By an inadvertent series of mouse clicks I completely lost Dick
Fischer's reply to my post below. Let me gather my wits & make a brief
general reply from memory -
I think Dick's approach is a valiant attempt at a concordist
interpretation of early Genesis, but I also consider such
interpretations in general to be futile & unnecessary. Adam & Eve are
theological figures who represent the first human beings, as part of the
fact that in a broader sense they represent all humans. That doesn't
mean that they are simply wax images that can be made to represent
anything at all. 'adham means "human" and Eve is given her name because
she is "the mother of all living." This makes it clear that they are
representatives of all humanity, not simply some subset of humans.
There is similar inclusive language in Paul's use of the Adam
image: "In Adam all die" (I Cor.15:22). I.e., Adam is the
representative of mortal humanity.
The need to find "the real Adam" which drives a lot of
concordist effort is removed if we realize that the pattern of genuine
humanity that we are given in scripture is not Adam & Eve but Christ.
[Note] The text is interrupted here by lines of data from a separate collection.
===== config.mk =====
export PLATFORM = sky130hd
export DESIGN_NAME = pong_game_ctrl
export DESIGN_NICKNAME = d
export VERILOG_FILES = /design/src/rtl/pong_pkg.sv /design/src/rtl/pong_ball_step.sv /design/src/rtl/pong_game_ctrl.sv
export SDC_FILE = /design/constraint.sdc
export NUM_CORES = 1
export LEC_CHECK = 0
export CORE_MARGIN = 5
export CORE_UTILIZATION = 54
export CTS_CLUSTER_SIZE = 30
export DETAILED_ROUTE_END_ITERATION = 8
export GPL_ROUTABILITY_DRIVEN = 0
export PLACE_DENSITY = 0.76
export SLEW_MARGIN = 10
export SYNTH_ARGS = -nofsm -noshare
export SYNTH_HDL_FRONTEND = slang
export SYNTH_SLANG_ARGS = --single-unit

===== constraint.sdc =====
create_clock -name clk -period 5.21 [get_ports clk]
set_input_delay 1.042 -clock clk [delete_from_list [all_inputs] [get_ports clk]]
set_output_delay 1.042 -clock clk [all_outputs]
set_load 0.02 [all_outputs]

===== src/rtl/pong_pkg.sv =====
// pong_pkg: shared screen geometry, paddle faces and game FSM states
package pong_pkg;
  localparam int SCREEN_W = 640;
  localparam int SCREEN_H = 480;
  localparam int PADDLE_SIZE = 40;
  localparam int FACE_L = 16;
  localparam int FACE_R = 625;
  localparam int CENTRE_X = 318;
  localparam int CENTRE_Y = 238;
  typedef enum logic [2:0] {
    IDLE        = 3'd0,
    SERVE_DELAY = 3'd1,
    PLAY        = 3'd2,
    POINT       = 3'd3,
    GAMEOVER    = 3'd4
  } state_e;
endpackage


===== src/rtl/pong_ball_step.sv =====
// pong_ball_step: one-frame ball motion with wall bounce, paddle hits and misses
module pong_ball_step
  import pong_pkg::*;
#(
  parameter int SPEED_X = 2,
  parameter int SPEED_Y = 1,
  parameter int BALL_SIZE = 4
) (
  input  logic [9:0] x_i,
  input  logic [8:0] y_i,
  input  logic       dx_i,
  input  logic       dy_i,
  input  logic [8:0] pos_l_i,
  input  logic [8:0] pos_r_i,
  output logic [9:0] x_o,
  output logic [8:0] y_o,
  output logic       dx_o,
  output logic       dy_o,
  output logic       hit_o,
  output logic       miss_l_o,
  output logic       miss_r_o
);
  localparam logic signed [10:0] SX = 11'(SPEED_X);
  localparam logic signed [10:0] SY = 11'(SPEED_Y);
  localparam logic signed [10:0] BS = 11'(BALL_SIZE);
  localparam logic signed [10:0] HALF = 11'(PADDLE_SIZE / 2);
  localparam logic signed [10:0] W = 11'(SCREEN_W);
  localparam logic signed [10:0] H = 11'(SCREEN_H);
  localparam logic signed [10:0] FL = 11'(FACE_L);
  localparam logic signed [10:0] FR = 11'(FACE_R);
  logic signed [10:0] x, y, ny, pl, pr;
  logic bot, top, cross_l, cross_r, hit_l, hit_r;
  assign x = $signed({1'b0, x_i});
  assign y = $signed({2'b0, y_i});
  assign pl = $signed({2'b0, pos_l_i});
  assign pr = $signed({2'b0, pos_r_i});
  assign bot = y + BS + SY > H;
  assign top = y < SY;
  assign ny = dy_i ? (bot ? H - BS : y + SY) : (top ? 11'sd0 : y - SY);
  assign dy_o = dy_i ? !bot : top;
  assign y_o = ny[8:0];
  assign cross_l = !dx_i && x >= FL && x - SX < FL;
  assign cross_r = dx_i && x + BS <= FR && x + BS + SX > FR;
  assign hit_l = cross_l && ny + BS > pl - HALF && ny < pl + HALF;
  assign hit_r = cross_r && ny + BS > pr - HALF && ny < pr + HALF;
  assign hit_o = hit_l | hit_r;
  assign miss_l_o = !dx_i && !hit_l && x < SX;
  assign miss_r_o = dx_i && !hit_r && x + BS + SX > W;
  assign x_o = 10'(hit_l ? FL : hit_r ? FR - BS : dx_i ? x + SX : x - SX);
  assign dx_o = hit_l ? 1'b1 : hit_r ? 1'b0 : dx_i;
endmodule


===== src/rtl/pong_game_ctrl.sv =====
// pong_game_ctrl: serve/play/point/game-over sequencer stepping the ball once per frame
module pong_game_ctrl
  import pong_pkg::*;
#(
  parameter int SERVE_FRAMES = 60,
  parameter int POINT_FRAMES = 30,
  parameter int WIN_SCORE = 9,
  parameter int SPEED_X = 2,
  parameter int SPEED_Y = 1,
  parameter int BALL_SIZE = 4
) (
  input  logic       clk,
  input  logic       rst,
  input  logic       frame_tick,
  input  logic       serve,
  input  logic [8:0] pos_l,
  input  logic [8:0] pos_r,
  output logic [9:0] ball_x,
  output logic [8:0] ball_y,
  output logic [3:0] score_l,
  output logic [3:0] score_r,
  output logic [2:0] state,
  output logic       ball_hit,
  output logic       game_over
);
  state_e state_q;
  logic [7:0] cnt_q;
  logic [9:0] x_q, x_d;
  logic [8:0] y_q, y_d;
  logic dx_q, dx_d, dy_q, dy_d, serve_dy_q, serve_q, hit_q, hit_d, go_q, miss_l, miss_r, win;
  logic [3:0] sl_q, sr_q, sc_d;
  logic serve_edge, last_serve, last_point;
  assign serve_edge = serve & ~serve_q;
  assign last_serve = cnt_q == 8'(SERVE_FRAMES - 1);
  assign last_point = cnt_q == 8'(POINT_FRAMES - 1);
  assign sc_d = (miss_l ? sr_q : sl_q) + 4'd1;
  assign win = sc_d == 4'(WIN_SCORE);
  assign ball_x = x_q;
  assign ball_y = y_q;
  assign score_l = sl_q;
  assign score_r = sr_q;
  assign state = state_q;
  assign ball_hit = hit_q;
  assign game_over = go_q;
  pong_ball_step #(.SPEED_X(SPEED_X), .SPEED_Y(SPEED_Y), .BALL_SIZE(BALL_SIZE)) u_step (
    .x_i(x_q), .y_i(y_q), .dx_i(dx_q), .dy_i(dy_q), .pos_l_i(pos_l), .pos_r_i(pos_r),
    .x_o(x_d), .y_o(y_d), .dx_o(dx_d), .dy_o(dy_d), .hit_o(hit_d),
    .miss_l_o(miss_l), .miss_r_o(miss_r)
  );
  // game FSM: serve sequencing, per-frame ball update, scoring; a serve edge beats a same-cycle tick
  always_ff @(posedge clk or posedge rst) begin
    if (rst) begin
      state_q <= IDLE;
      cnt_q <= '0;
      x_q <= 10'(CENTRE_X);
      y_q <= 9'(CENTRE_Y);
      dx_q <= 1'b1;
      dy_q <= 1'b1;
      serve_dy_q <= 1'b1;
      serve_q <= 1'b0;
      sl_q <= '0;
      sr_q <= '0;
      hit_q <= 1'b0;
      go_q <= 1'b0;
    end else begin
      serve_q <= serve;
      hit_q <= 1'b0;
      case (state_q)
        IDLE: if (serve_edge) begin
          state_q <= SERVE_DELAY;
          cnt_q <= '0;
        end
        SERVE_DELAY: if (frame_tick) begin
          cnt_q <= last_serve ? '0 : cnt_q + 8'd1;
          if (last_serve) state_q <= PLAY;
        end
        PLAY: if (frame_tick) begin
          if (miss_l | miss_r) begin
            if (miss_r) sl_q <= sc_d;
            else sr_q <= sc_d;
            state_q <= win ? GAMEOVER : POINT;
            go_q <= win;
            cnt_q <= '0;
            x_q <= 10'(CENTRE_X);
            y_q <= 9'(CENTRE_Y);
            dx_q <= miss_r;
            dy_q <= ~serve_dy_q;
            serve_dy_q <= ~serve_dy_q;
          end else begin
            x_q <= x_d;
            y_q <= y_d;
            dx_q <= dx_d;
            dy_q <= dy_d;
            hit_q <= hit_d;
          end
        end
        POINT: if (frame_tick) begin
          cnt_q <= last_point ? '0 : cnt_q + 8'd1;
          if (last_point) state_q <= SERVE_DELAY;
        end
        GAMEOVER: if (serve_edge) begin
          state_q <= SERVE_DELAY;
          cnt_q <= '0;
          sl_q <= '0;
          sr_q <= '0;
          x_q <= 10'(CENTRE_X);
          y_q <= 9'(CENTRE_Y);
          dx_q <= 1'b1;
          dy_q <= 1'b1;
          serve_dy_q <= 1'b1;
          go_q <= 1'b0;
        end
        default: state_q <= IDLE;
      endcase
    end
  end
endmodule


==> impl_metrics.toml, run 1 <==
[cts]
ctsRootBufferMaster = "sky130_fd_sc_hd__clkbuf_8"
tritoncts_clock_tree = "done"
clk_transition_reported_paths_ps = 100
cts_num_sinks = 44
numCtsBuffers = 5
htree_num_levels = 2
cts-root-to-sink-buffers = 2
clk_latency_worst_skew_pair_ps = 310

[cells_and_area]
fin_nets = 854
synthToLayoutAreaGrowth_pct = 22.4
n_antenna_cell = 0
post_route_cells_drive_above_1_share_pct = 15.7
final_cells = 909
final_core_util_pct = 67.9

[timing]
final_hold_viol_count = 0
worst_slew_margin_rel_pct = 54.3
final_critical_path_setup_slack_ps = 30.2
timing.setup.tns_ps = 0
worst_slew_pin_slew_ps = 685
finalCriticalPeriod_ps = 5180
finalSetupViolCount = 0
drv_slew = 0
fin_crit_sh_pct = 99.4
grt_setup_unrepaired = "yes"
clock.fmax_mhz = 193
fin_worst_skew_ps = 11.1
finalHoldWorstSlack_ps = 501

[place]
count_of_buffers_inserted_at_the_top_level_ports = 53
dpl.cell_count = 891
dp_hpwl_um = 12100
placement.setup.worst_slack_ps = -97.6

[logic_synthesis]
postSynth.topFlopCell = "sky130_fd_sc_hd__dfrtp_1"
synthesis.yosys.warnings = 0
netlist_instances = 702
mappedNetlistNets = 781
synthesis.area_mm2 = 0.00545
count_of_different_cell_masters_after_synthesis = 78
synth-edff-count = 0
ys_ff_latch = 44
synth_area_per_cell_um2 = 7.76
seq_area_frac_synth_pct = 20.6
async_reset_ff_share_pct = 100

[setup_path]
cp_max_fo = 5
timing_worst_setup_path_type = "reg2reg"
critical-path-max-stage-delay_ps = 570
crit_path_top_delay_cell = "sky130_fd_sc_hd__dfstp_2"
critPathCaptureType = "flop"
worstSetupStartpointType = "flop"
timing.critical_path.max_delay_family = "compound AO/OA/AOI/OAI gates"
path_cells = "inv_2, ha_4, and4b_2, and4b_1, a211oi_2, o221a_4, nor2_4, a221oi_2, o22ai_2, inv_2, ha_4, nor2b_4, o211ai_1, or4_4, a21bo_4, and3_4, a2111oi_4, buf_4, a21oi_2, o31a_1, buf_6, o21ai_2, o2bb2ai_1"
timing.critical_path.buf_inv = 4
worstPathRequired_ps = 5430
data_arrival_time_of_the_critical_path_ps = 5400

[die]
die_area_mm2 = 0.0122
floorplan.die.height_um = 110
core-area_mm2 = 0.00982
die_w_um = 110
core.rowCount = 36
io-pin-count = 54
start_util_pct = 55.5

[global_routing]
antenna_found_initial = 0
grt_first_pass_wirelength_um = 25400
grt_usage_pct = 24.1
largest_net_degree_at_the_start_of_global_routing = 45
grt_pass1_vias = 5301
gr-total-overflow = 0

[detailed_routing]
detail_route.wirelength_um = 15800
wire_per_inst_um = 17.4
route.detailed.vias_per_inst = 6.11
route.detailed.drc = 0
drtAntennaViolNets = 0
detail_route.iter0.violations = 453
dr_total_vias = 5553
detailedRoute.firstPassIterationCount = 5

[power_and_ir_drop]
netSwitchingPower_w = 0.00197
pwr-share-clk_pct = 7.0
intPower_w = 0.00204
sequential_share_of_power_pct = 17.1
power.density_mw_per_mm2 = 601
swShare_pct = 49.2
total_leakage_power_nw = 2.91
comb_power_share_pct = 75.9
vdd_drop_max_v = 0.000292

[status]
result_of_the_run = "complete, no violations"

[job]
max_cap_viol_count = 0

[min_path]
hold_path.class = "reg2reg"
## cell families (layout without fill, tap and decap cells)
family | Yosys count | count (layout) | synth area share [%]
multiplexers | 11 | 11 | 2.11
XOR/XNOR | 52 | 52 | 9.26
AND/OR/NAND/NOR | 260 | 260 | 24.3
flip-flops | 44 | 44 | 20.6
buffers and inverters | 81 | 154 | 6.02
adder cells (fa/ha/maj) | 60 | 60 | 13.6
AO/OA/AOI/OAI | 194 | 195 | 24.1
## stage by stage
stage | total power [W] | cell area [µm²]
final | 0.00401 | 6670
after global routing | 0.00433 | 6670
after CTS | 0.00373 | 6420
after detailed placement | 0.00342 | 6270
after global placement | 0.00332 | 6270
after floorplan | 0.00256 | 5460
## placed cells by master, fill, tap and decap left out, types with 5 or more instances in the layout
master / instances
sky130_fd_sc_hd__nor4_1: 7
sky130_fd_sc_hd__o2bb2ai_1: 6
sky130_fd_sc_hd__o21ai_0: 49
sky130_fd_sc_hd__a22oi_1: 6
sky130_fd_sc_hd__nand2_1: 64
sky130_fd_sc_hd__nand3_1: 26
sky130_fd_sc_hd__buf_4: 45
sky130_fd_sc_hd__a21o_1: 7
sky130_fd_sc_hd__o21a_1: 8
sky130_fd_sc_hd__nand2b_1: 15
sky130_fd_sc_hd__a21oi_1: 39
sky130_fd_sc_hd__dfstp_2: 15
sky130_fd_sc_hd__a31oi_1: 12
sky130_fd_sc_hd__mux2i_1: 7
sky130_fd_sc_hd__xor2_1: 23
sky130_fd_sc_hd__ha_1: 54
sky130_fd_sc_hd__and3_1: 13
sky130_fd_sc_hd__and2_1: 9
sky130_fd_sc_hd__o22ai_1: 5
sky130_fd_sc_hd__clkdlybuf4s50_1: 53
sky130_fd_sc_hd__nor2b_1: 7
sky130_fd_sc_hd__or3_1: 11
sky130_fd_sc_hd__nor3_1: 18
sky130_fd_sc_hd__nor2_1: 53
sky130_fd_sc_hd__o211ai_1: 5
sky130_fd_sc_hd__dfrtp_1: 29
sky130_fd_sc_hd__inv_1: 41
sky130_fd_sc_hd__xnor2_1: 25
sky130_fd_sc_hd__clkbuf_8: 5
sky130_fd_sc_hd__nand3b_1: 6
## worst reg2reg max path: cells and delay by family (launching register included)
kind                       cells  cell delay [ps]
AOI/OAI and AO/OA             11             2240
and+or+nand+nor                6             1390
DFF                            1              570
buffers and inverters          4              530
adders and majority gates      2              370
## timing repair
item                       in CTS  in global routing
gates resized for setup         4                 37
buffers inserted                2                  7
hold buffers                    0                  0
setup endpoints to repair      12                 38
gates cloned                    0                  1
pin swaps                       1                 19
## flip-flops by register name, indices dropped and copies added (netlist names)
name / count
cnt_q: 8
ball_hit: 1
dy_q: 1
game_over: 1
ball_y: 9
score_r: 4
dx_q: 1
score_l: 4
ball_x: 10
serve_q: 1
state: 3
serve_dy_q: 1
## worst paths after layout
| check | startpoint | endpoint | slack [ps] | cells past startpoint |
|---|---|---|---|---|
| max | ball_y[3] | cnt_q[6] | 30 | 23 |
| min | cnt_q[7] | cnt_q[7] | 500 | 1 |
| max reg2reg | ball_y[3] | cnt_q[6] | 30 | 23 |
| min reg2reg | cnt_q[7] | cnt_q[7] | 500 | 1 |
| max in group asynchronous | rst | score_r[3] | 3620 | 3 |
| min in group asynchronous | rst | ball_x[0] | 1180 | 3 |
## Yosys cell counts (12+ instances only)
library cell / count / area share (%)
sky130_fd_sc_hd__nand2_1: 66 / 4.5
sky130_fd_sc_hd__nor2_1: 55 / 3.8
sky130_fd_sc_hd__inv_1: 44 / 3.0
sky130_fd_sc_hd__nor3_1: 18 / 1.7
sky130_fd_sc_hd__dfstp_2: 15 / 7.2
sky130_fd_sc_hd__or3_1: 12 / 1.4
sky130_fd_sc_hd__clkbuf_1: 27 / 1.9
sky130_fd_sc_hd__ha_1: 57 / 13
sky130_fd_sc_hd__xnor2_1: 25 / 4.0
sky130_fd_sc_hd__xor2_1: 23 / 3.7
sky130_fd_sc_hd__nand3_1: 27 / 2.5
sky130_fd_sc_hd__nand2b_1: 17 / 2.0
sky130_fd_sc_hd__dfrtp_1: 29 / 13
sky130_fd_sc_hd__a31oi_1: 13 / 1.5
sky130_fd_sc_hd__o21ai_0: 50 / 4.6
sky130_fd_sc_hd__and3_1: 14 / 1.6
sky130_fd_sc_hd__a21oi_1: 40 / 3.7
## metal layers
metal,vias to the layer above,share of wire [%],global-route usage [%]
met2,205,47,39.6
met5,-,0,0
met4,0,2.1,6.65
met3,33,5.9,3.34
met1,2635,45,33.0
li1,2680,-,-
## layout make-up
| class | instances | area, µm² |
|---|---|---|
| fillers | 866 | 3150 |
| clock inverters | 3 | 45.0 |
| well taps | 133 | 166 |
| repair buffers | 100 | 891 |
| multi-input cells | 578 | 4200 |
| inverters | 46 | 173 |
| clock buffers | 5 | 68.8 |
| flip-flops and latches | 44 | 1120 |
## power groups by stage
stage	Clock [W]	Combinational [W]	Sequential [W]
after global routing	0.000295	0.00333	0.000705
after global placement	0	0.00265	0.000674
final	0.000281	0.00304	0.000684
after CTS	0.000282	0.00278	0.000672
after floorplan	0	0.00189	0.000668
after detailed placement	0	0.00275	0.000678
Power figures use the tool's default switching activity.
==> run 2: changes to the inputs <==
--- a/config.mk
+++ b/config.mk
@@ -10,6 +10,7 @@
 export CTS_CLUSTER_SIZE = 30
 export DETAILED_ROUTE_END_ITERATION = 8
 export GPL_ROUTABILITY_DRIVEN = 0
+export MAX_ROUTING_LAYER = met4
 export PLACE_DENSITY = 0.76
 export SLEW_MARGIN = 10
 export SYNTH_ARGS = -nofsm -noshare
==> impl_metrics.toml, run 2 (same netlist as run 1, synthesis figures left out) <==
[status]
result_of_the_run = "complete, no violations"

[setup_path]
worstSetupStartpointType = "flop"
r2r-start = "ball_y[3]"
data_arrival_time_of_the_critical_path_ps = 5360
cp_max_fo = 5
critPathCaptureType = "flop"
setup.reg_to_reg.worst_slack_ps = 50
startpoint = "ball_y[3]"
timing_worst_setup_path_type = "reg2reg"
worstSetupEndpoint = "state[1]"
cell_count_of_the_worst_reg_to_reg_path = 22
worstPathRequired_ps = 5410
r2r_end = "state[1]"

[timing]
clock.fmax_mhz = 194
final_hold_viol_count = 0
finalCriticalPeriod_ps = 5160
finalSetupViolCount = 0
timing.setup.tns_ps = 0
fin_crit_sh_pct = 99.1
drv_slew = 0
worst_slew_pin_slew_ps = 659
worst_slew_margin_rel_pct = 56.0
fin_worst_skew_ps = 10.6
grt_setup_unrepaired = "yes"

[cells_and_area]
largest_reg_flops = 10
final_core_util_pct = 67.8
fin_nets = 854
post_route_cells_drive_above_1_share_pct = 15.7
layout_commonest_cell = "sky130_fd_sc_hd__nand2_1"
synthToLayoutAreaGrowth_pct = 22.3
most-common-layout-cells = "64 x sky130_fd_sc_hd__nand2_1, 54 x sky130_fd_sc_hd__ha_1, 53 x sky130_fd_sc_hd__nor2_1, 53 x sky130_fd_sc_hd__clkdlybuf4s50_1, 49 x sky130_fd_sc_hd__o21ai_0"
n_antenna_cell = 0

[global_routing]
antenna_found_initial = 0
grt_pass1_vias = 5294
gr-total-overflow = 0
grt_first_pass_wirelength_um = 25400
grt_usage_pct = 24.8
largest_net_degree_at_the_start_of_global_routing = 45

[detailed_routing]
route.detailed.drc = 0
drt-met1-wl_um = 7010
wire_per_inst_um = 17.3
detailedRoute.firstPassIterationCount = 5
wl_met3_um = 1040
route.detailed.vias_per_inst = 6.11
dr_total_vias = 5558
met2WireLength_um = 7260
drtAntennaViolNets = 0
detail_route.wirelength_um = 15700
detail_route.iter0.violations = 482
routed.top_layer = "met4"

[place]
dp_hpwl_um = 12100
count_of_buffers_inserted_at_the_top_level_ports = 53

[die]
die_w_um = 110
io-pin-count = 54
start_util_pct = 55.5
core-area_mm2 = 0.00982
die_area_mm2 = 0.0122
core.rowCount = 36
floorplan.die.height_um = 110

[cts]
numCtsBuffers = 5
clk_transition_reported_paths_ps = 100
ctsRootBufferMaster = "sky130_fd_sc_hd__clkbuf_8"
cts_num_sinks = 44
tritoncts_clock_tree = "done"
clk_latency_worst_skew_pair_ps = 310
htree_num_levels = 2
hold_buffers_post_cts = 0
cts-root-to-sink-buffers = 2

[power_and_ir_drop]
power.density_mw_per_mm2 = 600
vdd_drop_max_v = 0.000295
total_leakage_power_nw = 2.90

[min_path]
hold_path.class = "reg2reg"

[job]
max_cap_viol_count = 0
-- run 2: layout make-up --
| type | instances | area [µm²] |
|---|---|---|
| Multi-Input combinational cell | 578 | 4200 |
| Fill cell | 866 | 3160 |
| Sequential cell | 44 | 1120 |
| Timing Repair Buffer | 100 | 891 |
| Inverter | 46 | 173 |
| Tap cell | 133 | 166 |
| Clock buffer | 5 | 68.8 |
| Clock inverter | 3 | 45.0 |
-- run 2: worst min path at each step --
stage             start        to  slack (ps)  depth (start not counted)
3_3_place_gp   cnt_q[7]  cnt_q[7]         470                          1
2_1_floorplan  cnt_q[7]  cnt_q[7]         450                          1
6_report       cnt_q[7]  cnt_q[7]         490                          1
3_5_place_dp   cnt_q[7]  cnt_q[7]         480                          1
4_1_cts        cnt_q[7]  cnt_q[7]         490                          1
5_1_grt        cnt_q[7]  cnt_q[7]         520                          1
-- run 2: worst max-delay path, stage by stage, from the launching register on --
cell	delay [ps]
sky130_fd_sc_hd__dfstp_2	570
sky130_fd_sc_hd__inv_2	60
sky130_fd_sc_hd__ha_4	230
sky130_fd_sc_hd__and4b_2	260
sky130_fd_sc_hd__and4b_1	200
sky130_fd_sc_hd__a211oi_2	210
sky130_fd_sc_hd__o221a_4	280
sky130_fd_sc_hd__nor2_4	60
sky130_fd_sc_hd__a221oi_2	300
sky130_fd_sc_hd__o22ai_2	140
sky130_fd_sc_hd__inv_2	110
sky130_fd_sc_hd__ha_4	140
sky130_fd_sc_hd__nor2b_4	130
sky130_fd_sc_hd__o211ai_1	110
sky130_fd_sc_hd__or4_4	560
sky130_fd_sc_hd__a21bo_4	240
sky130_fd_sc_hd__and3_4	170
sky130_fd_sc_hd__a2111oi_4	330
sky130_fd_sc_hd__buf_4	190
sky130_fd_sc_hd__a21oi_2	60
sky130_fd_sc_hd__buf_4	150
sky130_fd_sc_hd__o31a_1	280
sky130_fd_sc_hd__a32o_1	260
-- run 2: metrics by stage --
step	worst slack (ps)	hold WS [ps]	cells	total power [W]	instance area [µm²]
after floorplan	9.04	447	702	0.00256	5460
after global placement	95.4	466	891	0.00332	6270
after detailed placement	-97.6	479	891	0.00342	6270
after CTS	3.14	492	901	0.00373	6420
after global routing	-121	516	909	0.00432	6660
final	46.9	487	909	0.00400	6660
-- run 2: repair_timing --
| action | in CTS | in global routing |
|---|---|---|
| setup endpoints to repair | 12 | 38 |
| setup buffers | 2 | 7 |
| cloned | 0 | 1 |
| gates resized for setup | 4 | 36 |
| pin swaps | 1 | 19 |
-- run 2: report_power, final --
| part | internal (W) | switching, W | leakage (nW) |
|---|---|---|---|
| Clock | 0.000145 | 0.000135 | 0.0591 |
| Combinational | 0.00142 | 0.00162 | 2.31 |
| Sequential | 0.000475 | 0.000211 | 0.530 |
-- run 2: per-layer routing --
metal,up-vias,track usage (%)
met5,-,-
met2,228,39.6
li1,2680,-
met4,0,6.65
met3,41,3.12
met1,2609,33.2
The Incarnation is not simply a "Plan B" to fix what Adam & Eve botched
but is itself the purpose of creation - e.g., Eph.1:10. This doesn't
mean that the scientific understanding of human origins is of no
theological interest, but it needs to be viewed in the light of Christ.
If this be "liberal snobbishness", make the most of it.
George L. Murphy
"The Science-Theology Interface"
george murphy wrote:
> Dick Fischer wrote:
>> Peter Ruest wrote:
>> > > Doesn't Scripture
>> > > tell us He creates [bara'] individual human beings (Is. 43:7),
>> > who are
>> > > fathered and borne by natural procreation?
>> The "bara" you refer to pertains to "Israel" (Isa. 43:1), descendant
>> Adam, who was created (bara) in "the image of God." Generic human
>> beings, outside of Israel, not descendant from Adam, are not
>> in this verse. This has been the tendency for Christian apologists,
>> extending to all of humanity what was written for only one nation.
> I have probably said this before but in case there are any
> newcomers to the list who may think that this idea is widely accepted
> here I'll note again that
> a) there is no basis in the OT for this notion, &
> b) it makes nonsense of the Adam-Christ connections Paul uses
> in Romans & I Corinthians.
> George L. Murphy
> "The Science-Theology Interface"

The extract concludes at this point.